Well, we have spent a couple of days in Shanghai. Terry had her 5 year medical thingy to deal with. While we were there we experienced our usual TIC moments. These are in no particular order.
1. We are in the doctor’s office today, which is quite the place. The “practice” has four or five suites around Shanghai and caters to expats. It is always an experience to visit. Today there was a young fellow who had injured his leg and was on crutches. He came out from his appointment with the doctor to the receptionist.

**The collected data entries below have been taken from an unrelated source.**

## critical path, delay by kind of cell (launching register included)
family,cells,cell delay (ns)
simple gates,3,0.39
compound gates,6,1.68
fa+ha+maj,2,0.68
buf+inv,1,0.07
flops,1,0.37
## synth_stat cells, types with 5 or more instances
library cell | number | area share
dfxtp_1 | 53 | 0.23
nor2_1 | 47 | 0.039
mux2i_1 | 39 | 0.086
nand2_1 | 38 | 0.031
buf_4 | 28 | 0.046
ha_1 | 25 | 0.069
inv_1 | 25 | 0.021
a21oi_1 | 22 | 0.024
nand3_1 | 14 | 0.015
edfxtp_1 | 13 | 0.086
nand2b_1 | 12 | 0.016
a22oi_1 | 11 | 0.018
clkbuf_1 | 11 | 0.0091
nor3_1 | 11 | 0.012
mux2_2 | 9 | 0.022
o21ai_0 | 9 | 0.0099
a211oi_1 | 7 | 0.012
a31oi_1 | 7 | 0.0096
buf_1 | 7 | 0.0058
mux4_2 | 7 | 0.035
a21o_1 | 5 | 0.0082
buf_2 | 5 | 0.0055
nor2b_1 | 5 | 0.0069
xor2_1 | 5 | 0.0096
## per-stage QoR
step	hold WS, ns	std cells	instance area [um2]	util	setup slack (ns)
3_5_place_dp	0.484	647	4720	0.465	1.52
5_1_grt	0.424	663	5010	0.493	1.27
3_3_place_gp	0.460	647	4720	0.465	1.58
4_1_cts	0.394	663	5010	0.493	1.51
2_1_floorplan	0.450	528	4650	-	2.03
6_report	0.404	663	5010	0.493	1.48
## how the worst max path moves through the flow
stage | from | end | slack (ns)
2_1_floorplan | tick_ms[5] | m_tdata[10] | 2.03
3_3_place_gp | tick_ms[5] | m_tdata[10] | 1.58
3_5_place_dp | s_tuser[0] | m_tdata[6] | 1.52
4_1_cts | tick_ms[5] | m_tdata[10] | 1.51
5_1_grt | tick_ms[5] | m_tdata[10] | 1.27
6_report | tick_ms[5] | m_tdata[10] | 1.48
### src/sv/sfm_ram.sv
// Generic single-write, single-read RAM with a registered read port.
module sfm_ram #(
  parameter int unsigned WIDTH = 8,
  parameter int unsigned DEPTH = 16
) (
  input  logic                     clk,
  input  logic                     we,
  input  logic [$clog2(DEPTH)-1:0] waddr,
  input  logic [WIDTH-1:0]         wdata,
  input  logic [$clog2(DEPTH)-1:0] raddr,
  output logic [WIDTH-1:0]         rdata
);

  logic [WIDTH-1:0] mem [DEPTH];

  // Write port and registered read port.
  always_ff @(posedge clk) begin
    if (we) begin
      mem[waddr] <= wdata;
    end
    rdata <= mem[raddr];
  end

endmodule
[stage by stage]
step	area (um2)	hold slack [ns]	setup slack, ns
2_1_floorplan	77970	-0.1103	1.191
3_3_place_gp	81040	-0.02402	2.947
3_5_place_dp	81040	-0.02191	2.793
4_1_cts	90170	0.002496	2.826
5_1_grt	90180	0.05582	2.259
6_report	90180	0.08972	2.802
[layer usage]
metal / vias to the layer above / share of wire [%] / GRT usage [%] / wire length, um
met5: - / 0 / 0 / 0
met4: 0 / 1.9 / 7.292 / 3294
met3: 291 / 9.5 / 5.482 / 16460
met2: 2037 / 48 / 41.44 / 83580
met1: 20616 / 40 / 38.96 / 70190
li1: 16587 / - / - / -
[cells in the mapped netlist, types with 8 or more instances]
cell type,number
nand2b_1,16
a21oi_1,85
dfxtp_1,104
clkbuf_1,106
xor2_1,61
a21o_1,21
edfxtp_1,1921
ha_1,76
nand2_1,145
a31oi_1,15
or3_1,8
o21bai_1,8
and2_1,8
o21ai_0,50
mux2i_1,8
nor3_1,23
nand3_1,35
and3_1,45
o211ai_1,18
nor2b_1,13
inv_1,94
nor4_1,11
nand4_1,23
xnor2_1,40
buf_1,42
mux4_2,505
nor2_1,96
**src/design/ske_pkg.sv**
```systemverilog
`timescale 1ns / 1ps

package ske_pkg;

   // Default geometry of the table
   localparam int TABLE_DEPTH_DEF = 64;
   localparam int ID_BITS_DEF     = 64;
   localparam int KEY_BITS_DEF    = 64;

   // Fixed field widths
   localparam int KEY_ID_BITS = 31;
   localparam int STATUS_BITS = 8;
   localparam int CFG_BITS    = 7;

   localparam logic [CFG_BITS-1:0] CFG_RESET = 7'd64;

   // Request kinds
   localparam logic [1:0] KIND_WRITE  = 2'd0;
   localparam logic [1:0] KIND_READ   = 2'd1;
   localparam logic [1:0] KIND_UPDATE = 2'd2;

   // Outcome codes
   localparam logic [1:0] OUTCOME_OK       = 2'd0;
   localparam logic [1:0] OUTCOME_NO_MATCH = 2'd1;
   localparam logic [1:0] OUTCOME_FULL     = 2'd2;

   // Compare unit verdict on one slot
   typedef struct packed {
      logic hit;
      logic empty;
   } cmp_type;

endpackage

```
**src/design/ske_cmp.sv**
```systemverilog
`timescale 1ns / 1ps

module ske_cmp #(
   parameter int ID_BITS  = ske_pkg::ID_BITS_DEF,
   parameter int KEY_BITS = ske_pkg::KEY_BITS_DEF
) (
   input  logic [1:0]                       kind,
   input  logic [ID_BITS-1:0]               req_client,
   input  logic [ID_BITS-1:0]               req_server,
   input  logic [ske_pkg::KEY_ID_BITS-1:0]  req_key_id,
   input  logic [ID_BITS-1:0]               ent_client,
   input  logic [ID_BITS-1:0]               ent_server,
   input  logic [ske_pkg::KEY_ID_BITS-1:0]  ent_key_id,
   input  logic [ske_pkg::STATUS_BITS-1:0]  ent_status,
   input  logic [KEY_BITS-1:0]              ent_key,
   output ske_pkg::cmp_type                 result
);

   logic id_match;
   logic kid_match;

   assign id_match  = (ent_client == req_client) && (ent_server == req_server);
   assign kid_match = (ent_key_id == req_key_id);

   always_comb begin
      // a slot is free only when every field is zero
      result.empty = (ent_client == '0) && (ent_server == '0) && (ent_key_id == '0) &&
                     (ent_status == '0) && (ent_key == '0);
      case (kind)
         ske_pkg::KIND_WRITE,
         ske_pkg::KIND_READ: begin
            result.hit = id_match;
         end
         ske_pkg::KIND_UPDATE: begin
            result.hit = kid_match;
         end
         default: begin
            result.hit = 1'b0;
         end
      endcase
   end

endmodule

```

The conversation with her went like this:
- Young fellow: “When can I get in to see the specialist?”
- Receptionist: “Well, she is all booked up for the next three or four days.”

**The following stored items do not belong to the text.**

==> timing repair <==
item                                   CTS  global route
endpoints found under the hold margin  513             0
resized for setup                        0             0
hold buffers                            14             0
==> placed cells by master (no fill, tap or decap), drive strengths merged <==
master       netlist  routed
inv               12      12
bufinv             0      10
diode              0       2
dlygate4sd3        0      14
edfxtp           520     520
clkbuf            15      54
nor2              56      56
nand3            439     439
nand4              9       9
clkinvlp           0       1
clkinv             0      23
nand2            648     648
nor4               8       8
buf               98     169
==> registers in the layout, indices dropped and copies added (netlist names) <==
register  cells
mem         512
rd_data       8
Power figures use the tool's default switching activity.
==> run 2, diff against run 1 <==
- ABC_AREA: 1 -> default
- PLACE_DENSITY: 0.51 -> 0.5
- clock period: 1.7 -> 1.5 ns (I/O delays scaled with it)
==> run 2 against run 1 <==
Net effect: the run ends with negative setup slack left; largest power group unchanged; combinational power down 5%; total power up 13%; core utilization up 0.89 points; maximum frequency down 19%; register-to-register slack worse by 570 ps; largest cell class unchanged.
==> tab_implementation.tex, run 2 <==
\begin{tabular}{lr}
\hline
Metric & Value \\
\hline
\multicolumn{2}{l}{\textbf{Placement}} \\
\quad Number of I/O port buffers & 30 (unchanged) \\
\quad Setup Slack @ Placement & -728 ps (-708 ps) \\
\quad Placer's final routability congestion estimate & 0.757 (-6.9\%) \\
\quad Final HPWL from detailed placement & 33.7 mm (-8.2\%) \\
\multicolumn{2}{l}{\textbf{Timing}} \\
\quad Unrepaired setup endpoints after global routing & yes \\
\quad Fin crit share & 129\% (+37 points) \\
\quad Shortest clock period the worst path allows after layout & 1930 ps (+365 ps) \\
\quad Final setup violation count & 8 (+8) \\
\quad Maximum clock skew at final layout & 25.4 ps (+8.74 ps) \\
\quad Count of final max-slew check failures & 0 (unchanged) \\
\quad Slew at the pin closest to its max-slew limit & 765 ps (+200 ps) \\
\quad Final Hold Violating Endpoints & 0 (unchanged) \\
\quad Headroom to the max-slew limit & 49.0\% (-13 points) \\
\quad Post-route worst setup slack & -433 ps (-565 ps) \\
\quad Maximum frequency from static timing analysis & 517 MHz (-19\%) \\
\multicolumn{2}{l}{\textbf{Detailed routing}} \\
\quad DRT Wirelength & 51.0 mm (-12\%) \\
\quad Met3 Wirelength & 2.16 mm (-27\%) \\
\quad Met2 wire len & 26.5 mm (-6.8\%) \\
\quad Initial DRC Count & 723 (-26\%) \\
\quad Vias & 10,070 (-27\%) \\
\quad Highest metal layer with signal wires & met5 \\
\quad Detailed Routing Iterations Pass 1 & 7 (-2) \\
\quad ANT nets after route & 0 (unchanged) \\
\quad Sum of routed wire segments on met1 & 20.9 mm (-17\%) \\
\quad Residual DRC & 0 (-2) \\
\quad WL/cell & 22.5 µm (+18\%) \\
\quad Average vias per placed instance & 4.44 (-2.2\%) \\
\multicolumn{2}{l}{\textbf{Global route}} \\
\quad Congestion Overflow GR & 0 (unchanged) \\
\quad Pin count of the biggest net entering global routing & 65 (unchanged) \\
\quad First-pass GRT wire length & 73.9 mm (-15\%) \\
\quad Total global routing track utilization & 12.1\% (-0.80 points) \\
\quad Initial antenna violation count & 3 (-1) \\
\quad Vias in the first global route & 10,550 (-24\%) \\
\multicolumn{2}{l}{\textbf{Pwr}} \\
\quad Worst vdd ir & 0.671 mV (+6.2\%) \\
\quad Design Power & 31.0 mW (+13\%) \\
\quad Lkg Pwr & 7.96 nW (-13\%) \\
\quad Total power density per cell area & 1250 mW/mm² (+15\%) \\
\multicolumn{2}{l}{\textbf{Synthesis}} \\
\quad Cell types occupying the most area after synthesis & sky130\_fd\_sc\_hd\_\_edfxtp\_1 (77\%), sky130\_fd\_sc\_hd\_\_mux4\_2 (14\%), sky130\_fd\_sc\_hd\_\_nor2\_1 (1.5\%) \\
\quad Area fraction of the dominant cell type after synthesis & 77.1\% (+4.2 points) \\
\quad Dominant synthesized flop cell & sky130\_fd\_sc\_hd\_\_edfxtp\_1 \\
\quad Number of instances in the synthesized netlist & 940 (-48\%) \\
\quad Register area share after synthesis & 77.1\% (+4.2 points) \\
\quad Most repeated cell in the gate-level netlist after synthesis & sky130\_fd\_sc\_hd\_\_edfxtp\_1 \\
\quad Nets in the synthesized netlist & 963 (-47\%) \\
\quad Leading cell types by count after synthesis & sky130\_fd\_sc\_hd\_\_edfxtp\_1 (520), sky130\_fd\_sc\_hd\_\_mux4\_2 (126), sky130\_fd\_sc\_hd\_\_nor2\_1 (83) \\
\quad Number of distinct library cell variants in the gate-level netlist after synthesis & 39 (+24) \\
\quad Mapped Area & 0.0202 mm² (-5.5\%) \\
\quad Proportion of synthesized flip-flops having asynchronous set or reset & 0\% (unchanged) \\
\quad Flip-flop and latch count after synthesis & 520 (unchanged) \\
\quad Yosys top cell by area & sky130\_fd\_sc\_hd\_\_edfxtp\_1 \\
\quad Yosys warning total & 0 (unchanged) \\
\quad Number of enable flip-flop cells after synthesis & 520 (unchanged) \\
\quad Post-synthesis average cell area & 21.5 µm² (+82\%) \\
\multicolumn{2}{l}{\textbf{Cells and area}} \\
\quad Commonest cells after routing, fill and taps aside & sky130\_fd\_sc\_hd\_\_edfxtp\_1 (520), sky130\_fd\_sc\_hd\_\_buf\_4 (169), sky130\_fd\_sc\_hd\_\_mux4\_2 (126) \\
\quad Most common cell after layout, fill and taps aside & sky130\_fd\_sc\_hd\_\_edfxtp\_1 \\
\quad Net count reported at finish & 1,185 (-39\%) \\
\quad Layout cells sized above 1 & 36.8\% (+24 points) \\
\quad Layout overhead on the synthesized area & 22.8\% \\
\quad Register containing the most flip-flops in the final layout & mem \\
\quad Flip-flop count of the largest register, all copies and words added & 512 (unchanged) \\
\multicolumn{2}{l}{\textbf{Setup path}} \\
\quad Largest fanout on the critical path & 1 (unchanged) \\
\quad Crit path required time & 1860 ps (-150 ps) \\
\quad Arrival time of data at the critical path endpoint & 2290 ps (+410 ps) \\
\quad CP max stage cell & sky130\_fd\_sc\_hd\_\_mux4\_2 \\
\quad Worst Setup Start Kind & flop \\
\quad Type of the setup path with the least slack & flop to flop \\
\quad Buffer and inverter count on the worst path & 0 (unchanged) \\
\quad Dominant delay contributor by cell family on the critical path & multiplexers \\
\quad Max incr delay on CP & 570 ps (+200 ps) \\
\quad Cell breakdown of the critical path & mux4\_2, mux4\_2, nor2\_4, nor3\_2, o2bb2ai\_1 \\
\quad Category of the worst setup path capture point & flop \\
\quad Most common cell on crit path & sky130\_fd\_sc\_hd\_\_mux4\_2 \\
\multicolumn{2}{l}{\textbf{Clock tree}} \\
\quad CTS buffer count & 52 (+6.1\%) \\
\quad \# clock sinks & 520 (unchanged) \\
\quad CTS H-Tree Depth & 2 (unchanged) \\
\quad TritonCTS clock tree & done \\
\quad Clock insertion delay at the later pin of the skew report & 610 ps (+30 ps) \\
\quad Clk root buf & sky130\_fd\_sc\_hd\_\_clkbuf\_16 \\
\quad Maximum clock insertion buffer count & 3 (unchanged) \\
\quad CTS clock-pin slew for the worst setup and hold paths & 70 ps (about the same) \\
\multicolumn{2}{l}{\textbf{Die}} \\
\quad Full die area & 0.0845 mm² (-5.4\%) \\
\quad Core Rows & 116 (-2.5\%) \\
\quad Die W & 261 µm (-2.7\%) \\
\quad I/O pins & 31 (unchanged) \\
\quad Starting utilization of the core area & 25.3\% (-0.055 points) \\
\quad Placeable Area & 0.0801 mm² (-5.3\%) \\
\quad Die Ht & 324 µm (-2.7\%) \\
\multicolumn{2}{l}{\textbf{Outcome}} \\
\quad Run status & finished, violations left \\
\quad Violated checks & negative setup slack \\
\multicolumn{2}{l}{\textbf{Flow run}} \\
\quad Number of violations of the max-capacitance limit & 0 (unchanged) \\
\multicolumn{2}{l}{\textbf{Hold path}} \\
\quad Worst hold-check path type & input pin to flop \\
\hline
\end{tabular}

- Young fellow: “Well then, when is the first time I can get in to see her?”
- Receptionist: “Tomorrow morning at 10:30”
2. While Terry was at the doctor’s offices, I had a couple of hours to kill so, as usual, I just wandered the streets. Also, as usual, I got quite a few looks – how is my outfit unusual? My question is why no one looked at the fellow on the right, which, really, is at least a little unusual for downtown Shanghai.
3. These people were preparing lunches for the workers in the area – but they were not pleased to have their photos taken.
4. This fellow, apparently made some kind of illegal left turn and was stopped, in the crosswalk, by the police officer. The police officer then told him to get out of the car – leaving it in the crosswalk, and to come across the street where he could write him the ticket. Who needs a crosswalk, anyway.
5. One thing about Shanghai is that there are very few one way streets – but this is one of them. Although, it seems that the scooters don’t really care – and trust me, they are going the wrong way on a one way street.
6. Our friend, Links of the bamboo underwear, has a brother, Chen, who is our prescription eye-glass source. I got Geoff to take this shot of the back room of his shop, which is really just one of several “secret” back rooms where one is invited as a special customer. I took a secret shot to try to capture his height, which didn’t really do it. Geoff bluntly asked him to stand and he was more than happy to oblige. I dubbed him “The Gnome” for obvious reasons.
7. And now for the title of this blog. These are a few things that one does not hear in Vancouver: an elderly woman on the subway was staring at me. As I was getting off, I helped her move her baby stroller which she was using to carry her bags, and she said, “You’re beautiful–I love you!” Okay. Interesting. Out on the sidewalk, a group of 4 young people asked me if I would take their picture, which is often the beginning of a con. But the one fellow handed me his phone so I snapped a picture and headed on my way. One of the girls called,” Hey, you’re thin! Where are you from?” as if a thin woman was unheard of in China. In fact, the vast majority of people in China are thin. Could it be that I was Caucasian and thin? I’m still thinking about this weird comment. Personal boundaries are scarce here, hence the loud talking, the staring, the comments, the pyjamas on the street. TIC!
The Shoe Blog
These are somewhat typical of many Chinese women’s shoes. They are dead flat, no arch support, thin soles but as Terry says “Ugly as hell”.